Friday, January 23, 2015

ValueList Web Services in the "Smart Dataset-XML Viewer"

I now also implemented these services into the "Smart Dataset-XML Viewer". I still need to QC it and will then make the new version available through SourceForge.

Here is a snapshot of a VS dataset. It validates with no errors nor warnings in OpenCDISC (2.0).

 See something special?

Now I let the "Smart Dataset-XML Viewer" validate the data using the following web services:

  • check whether a CDISC unit is a correct unit for a given (VS) test code
    ({testcode}/{cdiscunit} )
  • check whether a Vital signs "position" (VSPOS) is a correct "position" for a given (VS) test code
    ({testcode}/{position} )
Here is the result:

 The "Smart Dataset-XML Viewer" finds the following problems:
  •  mm[Hg] is not a valid unit for VSTESTCD=SYSBP (second row)
    (remark that this data point came from an EHR, where UCUM notation is mandatory, but CDISC still does not allow UCUM...)
  • cm is not a valid unit for VSSTRESU with VSTESTCD=SYSBP (same row)
  • cm is not a valid unit for VSORRESU with VSTESTCD=SYSBP
    obviously a data management error (although a mapping error cannot be excluded)
  • SITTING is not a valid VSPOS ("position") with VSTESTCD=HEIGHT
Once again, this dataset passed without errors/warnings through OpenCDISC.
The reason is that the latter does not implement this kind of plausibility rules. It e.g. just checks whether "cm" is a valid member of the [UNIT] codelist (which it is). But of course it is not applicable to a blood pressure.

Now, one could implement such plausibility rules in software (hardcode it as OpenCDISC mostly does for other rules), but why do that (with zero transparency) when a web service is available?

I must explicitely thank Anthony Chow (CDISC) who published these rules in the form of an Excel worksheet (see "CT Mapping/Alignment Across CodeLists" at the CDISC-CT website).
All I did was move this information into a database and write the RESTful web service for it.

This kind of functionality is exactly what CDISC users want to see in SHARE. My implementation is just a prototype of "proof of concept", and of course I am talking with CDISC about how this kind of web services can be provided by the real SHARE.


  1. "Here is a snapshot of a VS dataset. It validates with no errors nor warnings in OpenCDISC (2.0)."

    It's not correct. OpenCDISC validator complains about non-standard term "mm(Hg)".

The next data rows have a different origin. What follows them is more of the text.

This design comes from an exercise in tuning for small area and a short achievable clock period on the open sky130 flow, not from production work. In this exercise RTL edits were held to simulation tests only and were not proved equivalent to the original. Power figures rest on the tool's default switching activity, not on a simulated workload.

==> flow/design.v, too long to show whole: its modules and the start of the top module <==
// module csr_file: 567 lines
// module alu: 34 lines
// module bcu: 26 lines
// module bpu: 129 lines
// module distri_ram: 23 lines
// module decode: 404 lines
// module execute: 280 lines
// module fetch: 91 lines
// module forwarding_unit: 97 lines
// module memory: 49 lines
// module muldiv: 161 lines
// module pipeline_control: 33 lines
// module program_counter: 53 lines
// module reg_file: 45 lines
// module writeback: 155 lines
// module core_top: 585 lines
module core_top #(
    parameter HART_ID       = 0,
    parameter XLEN          = 32,
    parameter BPU_ENTRY_NUM = 32
)
(
    input                 clk_i,
    input                 rst_i,
    input                 stall_i,
    input  [XLEN-1 : 0]   init_pc_addr_i,
    input  [XLEN-1 : 0]   code_i,
    input                 code_ready_i,
    output [XLEN-1 : 0]   code_addr_o,
    output                code_req_o,
    input  [XLEN-1 : 0]   data_i,
    input                 data_ready_i,
    output [XLEN-1 : 0]   data_o,
    output [XLEN-1 : 0]   data_addr_o,
    output                data_rw_o,       
    output [XLEN/8-1 : 0] data_byte_enable_o,
    output                data_req_o,
    output                data_is_amo_o,
    output [ 4: 0]        data_amo_type_o,
    output                cache_flush_o,
    input                 ext_irq_i,
    input                 tmr_irq_i,
    input                 sft_irq_i
);
  // ...
==> flow/flow/run.sh <==
#!/bin/bash
# Standard ORFS layout (the standard.sh, with the standard synthesis
# unchanged), with repair_timing asked to leave a larger setup margin
# (fixing the worst 5% of endpoints, without gate cloning), larger clock-tree
# sink clusters without dummy loads, denser placement, and buf_4 port buffers.
set -o pipefail
bash standard.sh SETUP_SLACK_MARGIN=11 TNS_END_PERCENT=5 SKIP_GATE_CLONING=1 PLACE_DENSITY=0.7 \
    "CTS_ARGS=-sink_clustering_enable -repair_clock_nets -sink_clustering_size 24 -sink_clustering_max_diameter 80 -dont_use_dummy_load" \
    "BUFFER_PORTS_ARGS=-buffer_cell sky130_fd_sc_hd__buf_4" \
    finish > standard_finish.log 2>&1
==> flow/standard.sh <==
#!/bin/bash
# synth_recipe.tcl (not shown) runs the flow's synth.tcl, then flattens the netlist and writes it again
# the make line also repeats each setting of config.mk as NAME=value (left out here)
make -C /OpenROAD-flow-scripts/flow DESIGN_CONFIG=/design/flow/config.mk WORK_HOME=/design/flow/orfs CLKGATE_MAP_FILE= SYNTH_SCRIPT=/design/flow/synth_recipe.tcl "${@:-finish}"
==> flow/config.mk <==
export PLATFORM = sky130hd
export DESIGN_NAME = core_top
export DESIGN_NICKNAME = core_top
export VERILOG_FILES = /design/flow/design.v
export SDC_FILE = /design/flow/constraint.sdc
export NUM_CORES = 8
export LEC_CHECK = 0
export CAP_MARGIN = 20
export CORE_MARGIN = 2
export CORE_UTILIZATION = 40
export SLEW_MARGIN = 20
==> flow/constraint.sdc <==
create_clock -name core_clock -period 16.0 [get_ports {clk_i}]
set_input_delay 3.2000 -clock core_clock [delete_from_list [all_inputs] [get_ports {clk_i}]]
set_output_delay 3.2000 -clock core_clock [all_outputs]
set_load 0.01 [all_outputs]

    Please keep in mind, that the OpenCDISC validation specifications you refer to are purely based on FDA Business Rules for SDTM data. The goal of OpenCDISC Validator is to provide executable FDA checks.

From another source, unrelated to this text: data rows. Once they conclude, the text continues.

Source: an optimization exercise on an open RTL-to-GDS flow (aim: small area). Production flows keep margins and buffers that such runs may drop. The RTL was checked by simulation tests, not by an equivalence proof against the original design. The clock port is modelled as an ideal driver; clocking choices that lean on that would not hold on a real chip. No activity file was given, so power comes from the tool's default toggle rates.

### design/flow/config.mk
export PLATFORM = sky130hd
export DESIGN_NAME = hft
export DESIGN_NICKNAME = hft
export VERILOG_FILES = /design/flow/design.v
export SDC_FILE = /design/flow/constraint.sdc
export NUM_CORES = 4
export LEC_CHECK = 0
export CAP_MARGIN = 20
export CORE_MARGIN = 2
export CORE_UTILIZATION = 40
export SLEW_MARGIN = 20
### design/flow/flow/clkins.tcl
# Drive the clock sinks from NB buffers of type BUF, each feeding the sinks of
# one vertical slice of the placement, placed at that group's centroid.
proc clk_insert {BUF NB} {
  set block [ord::get_db_block]
  set clknet [$block findNet clk]
  set master [[ord::get_db] findMaster $BUF]
  set sinks {}
  foreach it [$clknet getITerms] {
    set loc [[$it getInst] getLocation]
    lappend sinks [list [lindex $loc 0] [lindex $loc 1] $it]
  }
  set sinks [lsort -integer -index 0 $sinks]
  set n [llength $sinks]
  for {set g 0} {$g < $NB} {incr g} {
    set lo [expr {$g * $n / $NB}]
    set hi [expr {($g + 1) * $n / $NB - 1}]
    set inst [odb::dbInst_create $block $master clkbuf_root_$g]
    set net [odb::dbNet_create $block clknet_root_$g]
    $net setSigType CLOCK
    set sx 0; set sy 0; set k 0
    foreach s [lrange $sinks $lo $hi] {
      set it [lindex $s 2]
      $it disconnect
      $it connect $net
      set sx [expr {$sx + [lindex $s 0]}]; set sy [expr {$sy + [lindex $s 1]}]; incr k
    }
    [$inst findITerm A] connect $clknet
    [$inst findITerm X] connect $net
    $inst setLocation [expr {$sx / $k}] [expr {$sy / $k}]
    $inst setPlacementStatus PLACED
  }
}
### design/flow/flow/run.sh
#!/bin/bash
# Own layout flow: the standard synthesis, then the combinational logic of
# its netlist is re-mapped by ABC for area (registers, their names and cell
# types untouched), then the standard layout steps from the synthesized
# netlist on.
set -euo pipefail
W=$PWD
R=$W/orfs/results/sky130hd/hft/base
LIB=$FLOW_HOME/platforms/sky130hd/lib/sky130_fd_sc_hd__tt_025C_1v80.lib

bash standard.sh synth > standard_synth.log 2>&1

cp $R/1_2_yosys.v $W/std_synth_netlist.v
cat > $W/remap.ys <<EOS
read_liberty -ignore_miss_func $LIB
setattr -mod -set keep_hierarchy 1 sky130_fd_sc_hd__dfxtp_1 sky130_fd_sc_hd__edfxtp_1
read_verilog $W/std_synth_netlist.v
hierarchy -top hft
flatten
rename -hide w:*.*
opt_clean
abc -script $W/flow/area.abc -liberty $LIB $(cat $W/flow/dontuse.txt)
opt_clean
hilomap -singleton -hicell sky130_fd_sc_hd__conb_1 HI -locell sky130_fd_sc_hd__conb_1 LO
setattr -mod -set blackbox 1 sky130_fd_sc_hd__*
tee -o $W/remap_stat.log stat -liberty $LIB
write_verilog -noattr -nohex -nodec $W/remap_netlist.v
EOS
yosys -l $W/remap.log -s $W/remap.ys > /dev/null 2>&1

cp $W/remap_netlist.v $R/1_2_yosys.v
rm -f $R/1_synth.odb $R/1_synth.sdc

bash standard.sh place > standard_place.log 2>&1

# Clock tree: a few clkbuf_8 placed by hand, each driving the flip-flops of
# one slice of the placement; the CTS step then finds no net to buffer.
cat > $W/clkins_run.tcl <<EOS
read_db $R/3_place.odb
read_liberty $LIB
read_sdc $R/3_place.sdc
source $FLOW_HOME/platforms/sky130hd/setRC.tcl
source $W/flow/clkins.tcl
clk_insert sky130_fd_sc_hd__clkbuf_8 \$::env(NBUF)
detailed_placement
set_propagated_clock [all_clocks]
estimate_parasitics -placement
set mx 0
foreach p [get_pins -hierarchical */CLK] { set s [get_property \$p slew_max]; if {\$s > \$mx} {set mx \$s} }
puts "MAXCLKSLEW \$mx"
if {\$mx <= 0.105} { write_db $R/3_place_clk.odb }
EOS
for nb in 2 3 4; do
  NBUF=$nb openroad -no_init -exit $W/clkins_run.tcl > $W/clkins_$nb.log 2>&1
  if [[ -f $R/3_place_clk.odb ]]; then break; fi
done
mv $R/3_place_clk.odb $R/3_place.odb

export CTS_ARGS="-clk_nets clk -repair_clock_nets -dont_use_dummy_load -buf_list sky130_fd_sc_hd__clkbuf_8"
bash standard.sh finish > standard_finish.log 2>&1
### design/flow/flow/area.abc
strash
&get -n
&fraig -x
&put
dc2
dc2
&get -n
&dch -f
&nf -a -R 1000
&put
### design/flow/constraint.sdc
create_clock -name core_clock -period 10.0 [get_ports {clk}]
set_input_delay 2.0000 -clock core_clock [delete_from_list [all_inputs] [get_ports {clk}]]
set_output_delay 2.0000 -clock core_clock [all_outputs]
set_load 0.01 [all_outputs]
### design/flow/flow/dontuse.txt
-dont_use sky130_fd_sc_hd__lpflow_bleeder_1 -dont_use sky130_fd_sc_hd__lpflow_clkbufkapwr_1 -dont_use sky130_fd_sc_hd__lpflow_clkbufkapwr_16 -dont_use sky130_fd_sc_hd__lpflow_clkbufkapwr_2 -dont_use sky130_fd_sc_hd__lpflow_clkbufkapwr_4 -dont_use sky130_fd_sc_hd__lpflow_clkbufkapwr_8 -dont_use sky130_fd_sc_hd__lpflow_clkinvkapwr_1 -dont_use sky130_fd_sc_hd__lpflow_clkinvkapwr_16 -dont_use sky130_fd_sc_hd__lpflow_clkinvkapwr_2 -dont_use sky130_fd_sc_hd__lpflow_clkinvkapwr_4 -dont_use sky130_fd_sc_hd__lpflow_clkinvkapwr_8 -dont_use sky130_fd_sc_hd__lpflow_decapkapwr_12 -dont_use sky130_fd_sc_hd__lpflow_decapkapwr_3 -dont_use sky130_fd_sc_hd__lpflow_decapkapwr_4 -dont_use sky130_fd_sc_hd__lpflow_decapkapwr_6 -dont_use sky130_fd_sc_hd__lpflow_decapkapwr_8 -dont_use sky130_fd_sc_hd__lpflow_inputiso0n_1 -dont_use sky130_fd_sc_hd__lpflow_inputiso0p_1 -dont_use sky130_fd_sc_hd__lpflow_inputiso1n_1 -dont_use sky130_fd_sc_hd__lpflow_inputiso1p_1 -dont_use sky130_fd_sc_hd__lpflow_inputisolatch_1 -dont_use sky130_fd_sc_hd__lpflow_isobufsrc_1 -dont_use sky130_fd_sc_hd__lpflow_isobufsrc_16 -dont_use sky130_fd_sc_hd__lpflow_isobufsrc_2 -dont_use sky130_fd_sc_hd__lpflow_isobufsrc_4 -dont_use sky130_fd_sc_hd__lpflow_isobufsrc_8 -dont_use sky130_fd_sc_hd__lpflow_isobufsrckapwr_16 -dont_use sky130_fd_sc_hd__lpflow_lsbuf_lh_hl_isowell_tap_1 -dont_use sky130_fd_sc_hd__lpflow_lsbuf_lh_hl_isowell_tap_2 -dont_use sky130_fd_sc_hd__lpflow_lsbuf_lh_hl_isowell_tap_4 -dont_use sky130_fd_sc_hd__lpflow_lsbuf_lh_isowell_4 -dont_use sky130_fd_sc_hd__lpflow_lsbuf_lh_isowell_tap_1 -dont_use sky130_fd_sc_hd__lpflow_lsbuf_lh_isowell_tap_2 -dont_use sky130_fd_sc_hd__lpflow_lsbuf_lh_isowell_tap_4 -dont_use sky130_fd_sc_hd__probe_p_8 -dont_use sky130_fd_sc_hd__probec_p_8 
### design/flow/design.v
module hft(
  input  clk,
  input  rst_n,
  input  rx,
  output tx
);
  localparam [7:0] RP      = 8'b10101010;
  localparam [7:0] K_START = 8'he6;     
  localparam [7:0] T_RX    = 8'he2;     
  localparam [7:0] T_TX    = 8'haa;     
  reg [3:0] rph;
  reg [7:0] rq;
  wire [7:0] r = rq ^ RP;
  wire rterm = ({r[7:6], r[4:0]} == {T_RX[7:6], T_RX[4:0]});
  wire ridle = (rph == 4'd0);
  wire [2:0] ridx = rph[2:0];
  wire samp = rph[3] && rterm;               
  wire bev  = (rph == 4'd2) && rterm;        
  always @(posedge clk) begin
    rq <= (ridle ? K_START : {r[6:0], r[7] ^ r[4]}) ^ RP;
    if (!rst_n) begin
      rph <= 4'd0;
    end else begin
      case (rph)
        4'd0: if (!rx) rph <= 4'd1;
        4'd1: if (rterm) rph <= rx ? 4'd0 : 4'd8;
        4'd2: if (rterm) rph <= 4'd3;
        4'd3: rph <= 4'd0;
        4'd15: if (rterm) rph <= 4'd2;
        default: if (rterm) rph <= {1'b1, ridx[2] ^ (ridx[1] & ridx[0]), ridx[1] ^ ridx[0], ~ridx[0]};
      endcase
    end
  end
  reg [2:0] pg;
  reg [1:0] ps;
  reg       ok;         
  reg       gt, lt;     
  reg       buy;        
  wire g0 = ~pg[2] & ~pg[0];
  wire chk_start = g0 & ps[0];
  wire chk_addr  = g0 & ~ps[0];
  wire chk_stop  = pg[2] & ~pg[1];
  wire exp_bit   = chk_start ? ridx[2] : chk_stop ? ~ridx[2] : 1'b0;
  wire vol       = pg[2] & pg[1];
  wire kbit      = ridx[0] & ~ridx[2];       
  wire accept    = bev && chk_stop && ok;
  always @(posedge clk) begin
    if (ridle && chk_start) ok <= 1'b1;
    else if (samp && (g0 || chk_stop) && (rx != exp_bit)) ok <= 1'b0;
    if (samp && vol) begin
      case (ps)
        2'b00: begin                         
          if (rx != kbit) begin gt <= rx; lt <= ~rx; end
          else if (ridx == 3'd0) begin gt <= 1'b0; lt <= 1'b0; end
        end
        2'b01: if (rx) begin gt <= 1'b1; lt <= 1'b0; end    
        default: if (rx && !lt) gt <= 1'b1;                 
      endcase
    end
    if (bev && pg == 3'b111 && ps == 2'b10) buy <= gt;
    if (!rst_n) begin
      pg <= 3'b000;
      ps <= 2'b11;
    end else if (bev) begin
      if (chk_start) begin
        if (ok) ps <= 2'b10;
      end else if (chk_stop) begin
        pg <= 3'b000;
        ps <= 2'b11;
      end else begin
        ps <= {ps[0], ~ps[1]};
        if (ps == 2'b10) pg <= {pg[1:0], ~pg[2]};
      end
    end
  end
  reg [3:0] tph;
  reg [2:0] tby;
  reg [7:0] t;
  wire tterm = ({t[7:2], t[0]} == {T_TX[7:2], T_TX[0]});
  wire tidle = (tph == 4'd0);
  wire tgap  = (tph == 4'd6);
  reg dbit;
  always @(*) begin
    case ({tby, tph[2:0]})
      {3'd0, 3'd7}: dbit = 1'b1;
      {3'd2, 3'd0}: dbit = gt & ~buy;
      {3'd2, 3'd1}: dbit = buy;
      {3'd3, 3'd0}: dbit = 1'b1;
      {3'd7, 3'd0}: dbit = 1'b1;
      default:      dbit = 1'b0;
    endcase
  end
  assign tx = tph[3] ? dbit : (tph != 4'd7);
  always @(posedge clk) begin
    t <= {t[6:0], tidle ? r[0] : (t[7] ^ (t[4] & ~tgap))};
    if (!rst_n) begin
      tph <= 4'd0;
    end else if (accept) begin
      tph <= 4'd5;
      tby <= 3'd0;
    end else if (tterm) begin
      case (tph)
        4'd0: ;
        4'd1: begin
          tph <= (tby == 3'd7) ? 4'd0 : 4'd6;
          tby <= {tby[2] ^ (tby[1] & tby[0]), tby[1] ^ tby[0], ~tby[0]};
        end
        4'd5, 4'd6: tph <= 4'd7;
        4'd7: tph <= 4'd8;
        4'd15: tph <= 4'd1;
        default: tph <= {1'b1, tph[2] ^ (tph[1] & tph[0]), tph[1] ^ tph[0], ~tph[0]};
      endcase
    end
  end
endmodule
### design/flow/standard.sh
#!/bin/bash
# synth_recipe.tcl (not shown) runs the flow's synth.tcl, then flattens the netlist and writes it again
# the make line also repeats each setting of config.mk as NAME=value (left out here)
make -C /OpenROAD-flow-scripts/flow DESIGN_CONFIG=/design/flow/config.mk WORK_HOME=/design/flow/orfs CLKGATE_MAP_FILE= SYNTH_SCRIPT=/design/flow/synth_recipe.tcl "${@:-finish}"
==> qor.txt, run 1 <==
WORST SETUP PATH
----------------------------------------------------------------------------------------
FF-to-FF path depth                                                                    6
Source of the worst register-to-register timing path                        rq[4]$_SDFF_PP0_
Setup crit end kind                                                         primary output
R2r setup slk                                                                    7.53 ns
Startpoint types                                                               flip-flop
Critical R2R Capture                                                        tby[2]$_SDFFCE_PP0P_
Worst setup path class                                                      flip-flop to primary output
Maximum net fanout on the critical path                                               10
Required @ worst endpoint                                                        8.00 ns
Data arrival time of the worst path                                              2.30 ns

WORST HOLD PATH
----------------------------------------------------------------------------------------
Endpoint, Worst Hold                                                        t[2]$_DFF_P_
Hold_sp                                                                     t[1]$_DFF_P_
Type of the worst min-delay path                                            flip-flop to flip-flop
Worst hold path stage count                                                            0

YOSYS
----------------------------------------------------------------------------------------
Post-Syn Area                                                                 1495 sq um
Yosys Warn Count                                                                       1
Synthesized Nets                                                                     165
Post-Synthesis Mean Instance Area                                            9.230 sq um
Number of cells produced by synthesis                                                162

FINAL LAYOUT
----------------------------------------------------------------------------------------
Share of final-layout standard cells stronger than drive strength 1              0.04070
Final layout net count                                                               177
Antenna diode instance count                                                           0
Relative area change from synthesis to final layout                               12.05%

RUN STATUS
----------------------------------------------------------------------------------------
Outcome                                                         timing/DRC/antenna clean

FLOORPLANNING
----------------------------------------------------------------------------------------
Starting density of the core                                                      0.4115
Die area                                                                      4243 sq um
Area of the core                                                              3633 sq um
Number of standard-cell rows in the floorplan                                         22
Die outline height                                                              65.14 um
Die X                                                                           65.14 um
IO Count                                                                               4

STA
----------------------------------------------------------------------------------------
Headroom to the max-slew limit                                                    0.3768
Portion of the clock cycle consumed by the worst path in the final layout         0.4298
Time the final worst path needs with I/O delays and setup                       4.298 ns
Total count of hold-check failures in the final report                                 0
Final worst clock skew                                                        0.01265 ns
Achievable frequency                                                          0.2327 GHz
Final-report setup violation count                                                     0
Total Negative Setup Slacks                                                         0 ns
Number of pins exceeding their max-slew limit in the final report                      0
Tightest Pin Transition                                                        0.9262 ns
Unrepaired setup endpoints after global routing                                    false

GLOBAL ROUTE
----------------------------------------------------------------------------------------
Overflow left after global routing                                                     0
Global-route usage over all layers                                                0.1467
Antenna violations before repair                                                       0
First-pass GRT wire length                                                       4995 um
Via count of the first global-routing pass                                          1134
Pin count of the biggest net entering global routing                                  16

ROUTING
----------------------------------------------------------------------------------------
Average via count per standard cell                                                5.432
Average wire per cell in the routed design                                      12.80 um
# DRC                                                                                  0
Total number of vias                                                                1195
TritonRoute pass-1 iters                                                               4
Sum of routed wire length over all layers                                        2817 um
Violation count after the first detailed-route iteration                              90
Count of antenna-violating nets left after detailed routing                            0

PWR
----------------------------------------------------------------------------------------
Net switching power of the design                                               102.3 uW
Gate power share                                                                   0.170
Total Power Consumption                                                         366.2 uW
Largest vdd supply drop                                                         122.4 uV
Power Internal                                                                  263.9 uW
Leakage                                                                        0.5955 nW
Power per Cell Area                                                         218.6 nW/um^2
Switching power share of the total                                                0.2794
Clk network pwr share                                                              0.269
Power share of the sequential group                                                0.561

CLOCK TREE
----------------------------------------------------------------------------------------
CTS resizes                                                                            0
CTS clk-pin slew, worst paths                                                    0.08 ns
CTS tree                                                                            done
Number of buffers inserted for hold repair after clock tree synthesis                  0
Number of setup buffers added after CTS                                                0
Skew-Pair Late Insertion Delay                                                   0.37 ns
CTS Buf Count                                                                          3

PLACEMENT
----------------------------------------------------------------------------------------
Number of input and output port buffers inserted                                       3
Placer's final routability congestion estimate                                    0.8469
Detailed Place HPWL                                                              2074 um

JOB
----------------------------------------------------------------------------------------
# Max-Cap Violations                                                                   0

state kept, by name, indices dropped and copies added (netlist names):
register  flops
rph           4
buy           1
t             8
ok            1
pg            3
rq            8
ps            2
lt            1
gt            1
tph           4
tby           3
worst max-delay path, cell delays in order, from the launching register on:
cell and delay [ns]:
sky130_fd_sc_hd__dfxtp_1 0.51, sky130_fd_sc_hd__and3_1 0.26, sky130_fd_sc_hd__nand2_1 0.09, sky130_fd_sc_hd__o32a_1 0.30, sky130_fd_sc_hd__o221ai_1 0.19, sky130_fd_sc_hd__clkdlybuf4s50_1 0.57
layer usage:
| layer | vias to the layer above | wire length, um | global-route usage |
|---|---|---|---|
| li1 | 624 | - | - |
| met4 | 0 | 24 | 0.03385 |
| met3 | 4 | 60 | 0.04110 |
| met5 | - | 0 | 0 |
| met1 | 556 | 1404 | 0.1930 |
| met2 | 11 | 1327 | 0.2410 |
placed cells by master, fill, tap and decap left out, types with 2 or more instances in the layout:
| cell | instances |
|---|---|
| sky130_fd_sc_hd__xnor2_1 | 2 |
| sky130_fd_sc_hd__nor3b_1 | 5 |
| sky130_fd_sc_hd__nor4b_1 | 2 |
| sky130_fd_sc_hd__a21oi_1 | 9 |
| sky130_fd_sc_hd__dfxtp_1 | 30 |
| sky130_fd_sc_hd__xor2_1 | 2 |
| sky130_fd_sc_hd__o21ai_0 | 11 |
| sky130_fd_sc_hd__or2_0 | 3 |
| sky130_fd_sc_hd__nor2b_1 | 4 |
| sky130_fd_sc_hd__nand3_1 | 9 |
| sky130_fd_sc_hd__clkbuf_8 | 6 |
| sky130_fd_sc_hd__nor4_1 | 2 |
| sky130_fd_sc_hd__o211ai_1 | 2 |
| sky130_fd_sc_hd__nand4_1 | 2 |
| sky130_fd_sc_hd__nand2_1 | 17 |
| sky130_fd_sc_hd__nor2_1 | 17 |
| sky130_fd_sc_hd__clkinv_1 | 3 |
| sky130_fd_sc_hd__a211oi_1 | 2 |
| sky130_fd_sc_hd__and3_1 | 3 |
| sky130_fd_sc_hd__o32a_1 | 2 |
| sky130_fd_sc_hd__nand2b_1 | 5 |
| sky130_fd_sc_hd__clkdlybuf4s50_1 | 3 |
| sky130_fd_sc_hd__or4_1 | 3 |
| sky130_fd_sc_hd__edfxtp_1 | 6 |
| sky130_fd_sc_hd__nor3_1 | 7 |
| sky130_fd_sc_hd__a31oi_1 | 2 |
stage by stage:
step | worst slack, ns | hold slack, ns | cells | instance area (sq um) | util
5_1_grt | 5.534 | 0.3557 | 220 | 1675 | 0.4611
2_1_floorplan | 6.741 | 0.3096 | 162 | 1495 | -
3_3_place_gp | 5.982 | 0.3137 | 214 | 1593 | 0.4384
4_1_cts | 5.691 | 0.3533 | 220 | 1675 | 0.4611
6_report | 5.702 | 0.3467 | 220 | 1675 | 0.4611
3_5_place_dp | 5.854 | 0.3233 | 214 | 1593 | 0.4384
worst max path at each step:
stage                                 endpoint  slack [ns]                start
after floorplan               gt$_SDFFCE_PP1P_        6.74                   rx
after global placement    tby[2]$_SDFFCE_PP0P_        5.98                rst_n
after detailed placement  tby[1]$_SDFFCE_PP0P_        5.85                rst_n
after CTS                                   tx        5.69  tph[2]$_SDFFE_PN0P_
after global routing                        tx        5.53  tph[2]$_SDFFE_PN0P_
final                                       tx        5.70  tph[2]$_SDFFE_PN0P_
cell type report:
class,count,area [sq um]
flip-flops and latches,36,780.7
inverters,3,11.26
fillers,387,1958
clock buffers,3,41.29
plain buffers,3,41.29
well taps,48,60.06
repair buffers,4,37.54
multi-input cells,123,703.2
power by group through the flow:
| stage | registers [mW] | clock network, mW | logic, mW |
|---|---|---|---|
| after floorplan | 0.203 | 0 | 0.0499 |
| after CTS | 0.206 | 0.104 | 0.0629 |
| after detailed placement | 0.209 | 0 | 0.0626 |
| after global placement | 0.207 | 0 | 0.0612 |
| after global routing | 0.211 | 0.107 | 0.0703 |
| final | 0.205 | 0.0985 | 0.0624 |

    Please believe me that OpenCDISC engine has enough mature functionality to handle Value Level validation.

    Kind Regards,
    Sergiy Sirichenko

  2. Thanks Sergiy - you are right, OpenCDISC would give an error on mm[Hg].
    But it should not (not OpenCDISC's fault) as 99.9% of the healthcare industry uses this notation (UCUM) and it it even mandatory in EHRs and I think also by Meaningful Use. The CDISC-CT team however decided to reinvent the wheel.
    This is however the only one and has no relationship with valuelevel metadata.

    I cannot consider the FDA rules as machine executable. The rules as published in the Excel Worksheets are not precise nor directly interpretable by machines. This makes them unsuitable for direct implementation in a validation engine: they first need to be interpreted by a human and then coded into software by a human.

    In computer science, machine-executable rules are rules that are as well readable by humans and directly executable by computers.

    It is the virtue of OpenCDISC that it has interpreted these rules and implemented them in executable software, but we must blame the FDA for having published rules that are not exact, in some cases even wrong (the ORRESU discussion), open for interpretation and not directly machine executable. WIth the (financial) resources they have, they could do much better.